**RECORDS TO USE:**
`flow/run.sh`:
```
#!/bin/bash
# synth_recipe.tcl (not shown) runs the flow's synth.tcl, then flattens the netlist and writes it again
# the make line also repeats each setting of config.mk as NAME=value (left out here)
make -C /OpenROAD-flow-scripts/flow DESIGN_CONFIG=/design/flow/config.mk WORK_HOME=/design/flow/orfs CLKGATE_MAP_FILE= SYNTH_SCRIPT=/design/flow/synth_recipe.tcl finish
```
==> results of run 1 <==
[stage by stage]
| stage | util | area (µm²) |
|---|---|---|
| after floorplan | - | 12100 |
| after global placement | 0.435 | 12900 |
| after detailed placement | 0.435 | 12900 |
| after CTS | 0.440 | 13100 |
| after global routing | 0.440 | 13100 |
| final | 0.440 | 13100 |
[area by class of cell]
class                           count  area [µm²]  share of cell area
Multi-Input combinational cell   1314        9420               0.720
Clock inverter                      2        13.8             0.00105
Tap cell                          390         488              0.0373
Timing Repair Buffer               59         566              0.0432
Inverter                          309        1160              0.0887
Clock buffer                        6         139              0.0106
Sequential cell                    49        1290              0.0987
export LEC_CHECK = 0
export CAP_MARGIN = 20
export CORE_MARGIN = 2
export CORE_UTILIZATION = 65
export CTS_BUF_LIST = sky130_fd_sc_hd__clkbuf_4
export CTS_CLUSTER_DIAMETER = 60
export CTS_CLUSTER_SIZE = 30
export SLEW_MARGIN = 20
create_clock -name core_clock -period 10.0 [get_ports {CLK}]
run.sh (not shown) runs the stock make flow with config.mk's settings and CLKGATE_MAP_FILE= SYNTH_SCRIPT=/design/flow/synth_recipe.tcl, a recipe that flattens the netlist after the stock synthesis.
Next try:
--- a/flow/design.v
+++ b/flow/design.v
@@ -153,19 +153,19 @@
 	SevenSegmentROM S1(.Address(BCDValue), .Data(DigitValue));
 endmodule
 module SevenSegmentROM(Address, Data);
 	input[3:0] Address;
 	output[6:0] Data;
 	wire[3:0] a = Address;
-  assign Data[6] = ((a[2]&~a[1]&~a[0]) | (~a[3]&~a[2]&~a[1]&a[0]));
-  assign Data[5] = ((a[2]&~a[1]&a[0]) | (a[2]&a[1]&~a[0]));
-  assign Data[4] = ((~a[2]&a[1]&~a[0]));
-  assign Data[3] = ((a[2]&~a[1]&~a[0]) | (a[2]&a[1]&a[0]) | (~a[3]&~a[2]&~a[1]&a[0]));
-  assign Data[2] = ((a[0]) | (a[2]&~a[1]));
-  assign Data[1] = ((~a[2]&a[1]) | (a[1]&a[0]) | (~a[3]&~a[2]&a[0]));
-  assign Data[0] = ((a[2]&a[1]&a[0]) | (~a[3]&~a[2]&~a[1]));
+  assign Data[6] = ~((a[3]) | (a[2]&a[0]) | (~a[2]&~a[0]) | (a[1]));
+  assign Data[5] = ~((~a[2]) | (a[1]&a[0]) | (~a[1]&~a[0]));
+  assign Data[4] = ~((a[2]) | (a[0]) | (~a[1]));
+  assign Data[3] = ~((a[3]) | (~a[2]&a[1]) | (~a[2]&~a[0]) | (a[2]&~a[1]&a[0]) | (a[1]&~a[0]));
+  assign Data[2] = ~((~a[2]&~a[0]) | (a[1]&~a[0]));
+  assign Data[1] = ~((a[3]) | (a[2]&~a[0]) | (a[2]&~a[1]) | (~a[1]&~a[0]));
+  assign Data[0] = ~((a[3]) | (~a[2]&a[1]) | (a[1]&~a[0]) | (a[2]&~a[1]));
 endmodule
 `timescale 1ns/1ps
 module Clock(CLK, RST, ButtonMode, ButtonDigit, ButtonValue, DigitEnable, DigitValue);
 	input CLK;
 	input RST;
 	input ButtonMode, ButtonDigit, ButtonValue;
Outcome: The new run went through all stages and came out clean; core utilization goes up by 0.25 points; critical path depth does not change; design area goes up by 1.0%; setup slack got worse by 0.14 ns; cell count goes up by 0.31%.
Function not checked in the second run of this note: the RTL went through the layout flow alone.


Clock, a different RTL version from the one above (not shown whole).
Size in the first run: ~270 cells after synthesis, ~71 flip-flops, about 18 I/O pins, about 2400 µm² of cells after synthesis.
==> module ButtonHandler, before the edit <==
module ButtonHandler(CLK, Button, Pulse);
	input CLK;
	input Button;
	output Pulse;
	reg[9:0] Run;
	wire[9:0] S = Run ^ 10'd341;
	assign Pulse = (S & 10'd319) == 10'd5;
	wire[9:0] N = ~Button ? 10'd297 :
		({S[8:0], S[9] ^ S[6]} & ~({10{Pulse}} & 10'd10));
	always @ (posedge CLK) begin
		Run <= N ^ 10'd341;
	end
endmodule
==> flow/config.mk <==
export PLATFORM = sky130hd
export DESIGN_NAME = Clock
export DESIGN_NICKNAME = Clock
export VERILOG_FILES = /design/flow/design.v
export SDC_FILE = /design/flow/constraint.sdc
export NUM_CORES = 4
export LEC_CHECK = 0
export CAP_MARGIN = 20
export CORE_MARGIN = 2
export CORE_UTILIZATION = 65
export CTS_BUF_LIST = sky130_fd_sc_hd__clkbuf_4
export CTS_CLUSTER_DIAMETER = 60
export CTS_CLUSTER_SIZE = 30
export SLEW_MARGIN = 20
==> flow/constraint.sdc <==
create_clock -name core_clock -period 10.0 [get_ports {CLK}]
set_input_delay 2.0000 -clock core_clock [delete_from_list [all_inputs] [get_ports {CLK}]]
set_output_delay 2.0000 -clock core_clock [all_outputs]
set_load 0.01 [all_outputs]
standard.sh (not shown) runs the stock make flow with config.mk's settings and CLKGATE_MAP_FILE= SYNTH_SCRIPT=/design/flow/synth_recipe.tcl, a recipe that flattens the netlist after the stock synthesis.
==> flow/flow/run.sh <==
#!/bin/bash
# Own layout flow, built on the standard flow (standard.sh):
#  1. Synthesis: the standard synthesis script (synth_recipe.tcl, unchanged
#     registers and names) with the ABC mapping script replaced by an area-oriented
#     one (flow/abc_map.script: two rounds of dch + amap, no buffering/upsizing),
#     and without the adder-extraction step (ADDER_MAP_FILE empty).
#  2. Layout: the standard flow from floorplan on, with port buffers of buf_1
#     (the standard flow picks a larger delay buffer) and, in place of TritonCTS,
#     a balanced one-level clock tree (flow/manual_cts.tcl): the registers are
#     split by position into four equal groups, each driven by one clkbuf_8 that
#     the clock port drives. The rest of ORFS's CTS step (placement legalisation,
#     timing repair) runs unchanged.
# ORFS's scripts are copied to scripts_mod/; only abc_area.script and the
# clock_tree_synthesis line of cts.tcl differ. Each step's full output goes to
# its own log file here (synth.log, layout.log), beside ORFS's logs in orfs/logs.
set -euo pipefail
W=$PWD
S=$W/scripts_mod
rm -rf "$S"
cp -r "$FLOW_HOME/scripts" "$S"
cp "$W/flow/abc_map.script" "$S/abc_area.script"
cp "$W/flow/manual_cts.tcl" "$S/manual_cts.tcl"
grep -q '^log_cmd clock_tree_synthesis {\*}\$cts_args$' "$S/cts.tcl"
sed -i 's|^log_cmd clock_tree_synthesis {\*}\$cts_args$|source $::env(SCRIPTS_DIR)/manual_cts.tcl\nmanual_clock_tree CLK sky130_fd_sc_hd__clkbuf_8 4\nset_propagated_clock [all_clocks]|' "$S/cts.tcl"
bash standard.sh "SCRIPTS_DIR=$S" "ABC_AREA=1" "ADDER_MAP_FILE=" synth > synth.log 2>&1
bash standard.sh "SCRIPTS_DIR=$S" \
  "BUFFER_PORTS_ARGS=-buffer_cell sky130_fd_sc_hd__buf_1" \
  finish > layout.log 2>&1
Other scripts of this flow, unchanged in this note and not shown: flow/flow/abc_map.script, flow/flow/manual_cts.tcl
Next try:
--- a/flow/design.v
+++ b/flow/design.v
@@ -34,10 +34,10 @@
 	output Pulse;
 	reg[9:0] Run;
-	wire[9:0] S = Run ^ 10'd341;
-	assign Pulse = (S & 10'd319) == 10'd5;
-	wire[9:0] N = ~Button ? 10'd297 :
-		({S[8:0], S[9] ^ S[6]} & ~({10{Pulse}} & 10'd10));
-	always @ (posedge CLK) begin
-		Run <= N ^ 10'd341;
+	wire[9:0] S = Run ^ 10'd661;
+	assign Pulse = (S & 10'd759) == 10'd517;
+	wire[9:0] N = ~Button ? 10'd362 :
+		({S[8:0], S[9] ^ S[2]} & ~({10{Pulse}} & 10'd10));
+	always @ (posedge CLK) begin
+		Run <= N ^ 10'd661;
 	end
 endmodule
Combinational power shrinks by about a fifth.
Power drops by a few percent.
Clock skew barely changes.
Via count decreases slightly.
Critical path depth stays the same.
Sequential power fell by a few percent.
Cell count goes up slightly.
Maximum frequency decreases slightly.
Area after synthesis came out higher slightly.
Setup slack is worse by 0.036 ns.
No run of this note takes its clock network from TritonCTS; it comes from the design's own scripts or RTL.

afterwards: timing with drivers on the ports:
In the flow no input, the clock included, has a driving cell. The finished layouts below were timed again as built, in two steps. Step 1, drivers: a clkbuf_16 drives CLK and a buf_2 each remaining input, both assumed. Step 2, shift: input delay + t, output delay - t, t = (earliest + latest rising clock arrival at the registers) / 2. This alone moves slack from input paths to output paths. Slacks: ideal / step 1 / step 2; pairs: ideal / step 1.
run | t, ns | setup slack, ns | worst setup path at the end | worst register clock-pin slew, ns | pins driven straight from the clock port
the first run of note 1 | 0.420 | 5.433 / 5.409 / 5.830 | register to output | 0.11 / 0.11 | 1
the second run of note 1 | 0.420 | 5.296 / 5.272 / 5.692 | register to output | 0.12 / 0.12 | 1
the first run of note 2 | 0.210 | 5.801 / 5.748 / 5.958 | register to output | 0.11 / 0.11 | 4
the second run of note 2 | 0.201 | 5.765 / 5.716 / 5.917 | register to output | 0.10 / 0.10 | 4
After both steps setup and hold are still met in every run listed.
What follows belongs to an exercise in optimizing a design on an open flow for small area; a production flow would make more cautious choices.
Only simulation tests tie the RTL to the original design; equivalence was not proved.
Power is estimated from default activity; no workload was simulated.

### run.sh
#!/bin/bash
# synth_recipe.tcl (not shown) runs the flow's synth.tcl, then flattens the netlist and writes it again
# the make line also repeats each setting of config.mk as NAME=value (left out here)
make -C /OpenROAD-flow-scripts/flow DESIGN_CONFIG=/design/flow/config.mk WORK_HOME=/design/flow/orfs CLKGATE_MAP_FILE= SYNTH_SCRIPT=/design/flow/synth_recipe.tcl finish
### config.mk
export PLATFORM = sky130hd
export DESIGN_NAME = configure
export DESIGN_NICKNAME = configure
export VERILOG_FILES = /design/flow/design.v
export SDC_FILE = /design/flow/constraint.sdc
export NUM_CORES = 4
export LEC_CHECK = 0
export CAP_MARGIN = 20
export CORE_MARGIN = 2
export CORE_UTILIZATION = 40
export SLEW_MARGIN = 20
### constraint.sdc
create_clock -name core_clock -period 5.0 [get_ports {ctrl_s_axi_aclk}]
set_input_delay 1.0000 -clock core_clock [delete_from_list [all_inputs] [get_ports {ctrl_s_axi_aclk}]]
set_output_delay 1.0000 -clock core_clock [all_outputs]
set_load 0.01 [all_outputs]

**EXERCISE DESCRIPTION:** Repeat, exactly as they stand above, the lines from the line with "-34,10 +34,10 @@" to the line with "the first run of note 2", both lines included.

**ANSWER TO THE PROBLEM:**
@@ -34,10 +34,10 @@
 	output Pulse;
 	reg[9:0] Run;
-	wire[9:0] S = Run ^ 10'd341;
-	assign Pulse = (S & 10'd319) == 10'd5;
-	wire[9:0] N = ~Button ? 10'd297 :
-		({S[8:0], S[9] ^ S[6]} & ~({10{Pulse}} & 10'd10));
-	always @ (posedge CLK) begin
-		Run <= N ^ 10'd341;
+	wire[9:0] S = Run ^ 10'd661;
+	assign Pulse = (S & 10'd759) == 10'd517;
+	wire[9:0] N = ~Button ? 10'd362 :
+		({S[8:0], S[9] ^ S[2]} & ~({10{Pulse}} & 10'd10));
+	always @ (posedge CLK) begin
+		Run <= N ^ 10'd661;
 	end
 endmodule
Combinational power shrinks by about a fifth.
Power drops by a few percent.
Clock skew barely changes.
Via count decreases slightly.
Critical path depth stays the same.
Sequential power fell by a few percent.
Cell count goes up slightly.
Maximum frequency decreases slightly.
Area after synthesis came out higher slightly.
Setup slack is worse by 0.036 ns.
No run of this note takes its clock network from TritonCTS; it comes from the design's own scripts or RTL.

afterwards: timing with drivers on the ports:
In the flow no input, the clock included, has a driving cell. The finished layouts below were timed again as built, in two steps. Step 1, drivers: a clkbuf_16 drives CLK and a buf_2 each remaining input, both assumed. Step 2, shift: input delay + t, output delay - t, t = (earliest + latest rising clock arrival at the registers) / 2. This alone moves slack from input paths to output paths. Slacks: ideal / step 1 / step 2; pairs: ideal / step 1.
run | t, ns | setup slack, ns | worst setup path at the end | worst register clock-pin slew, ns | pins driven straight from the clock port
the first run of note 1 | 0.420 | 5.433 / 5.409 / 5.830 | register to output | 0.11 / 0.11 | 1
the second run of note 1 | 0.420 | 5.296 / 5.272 / 5.692 | register to output | 0.12 / 0.12 | 1
the first run of note 2 | 0.210 | 5.801 / 5.748 / 5.958 | register to output | 0.11 / 0.11 | 4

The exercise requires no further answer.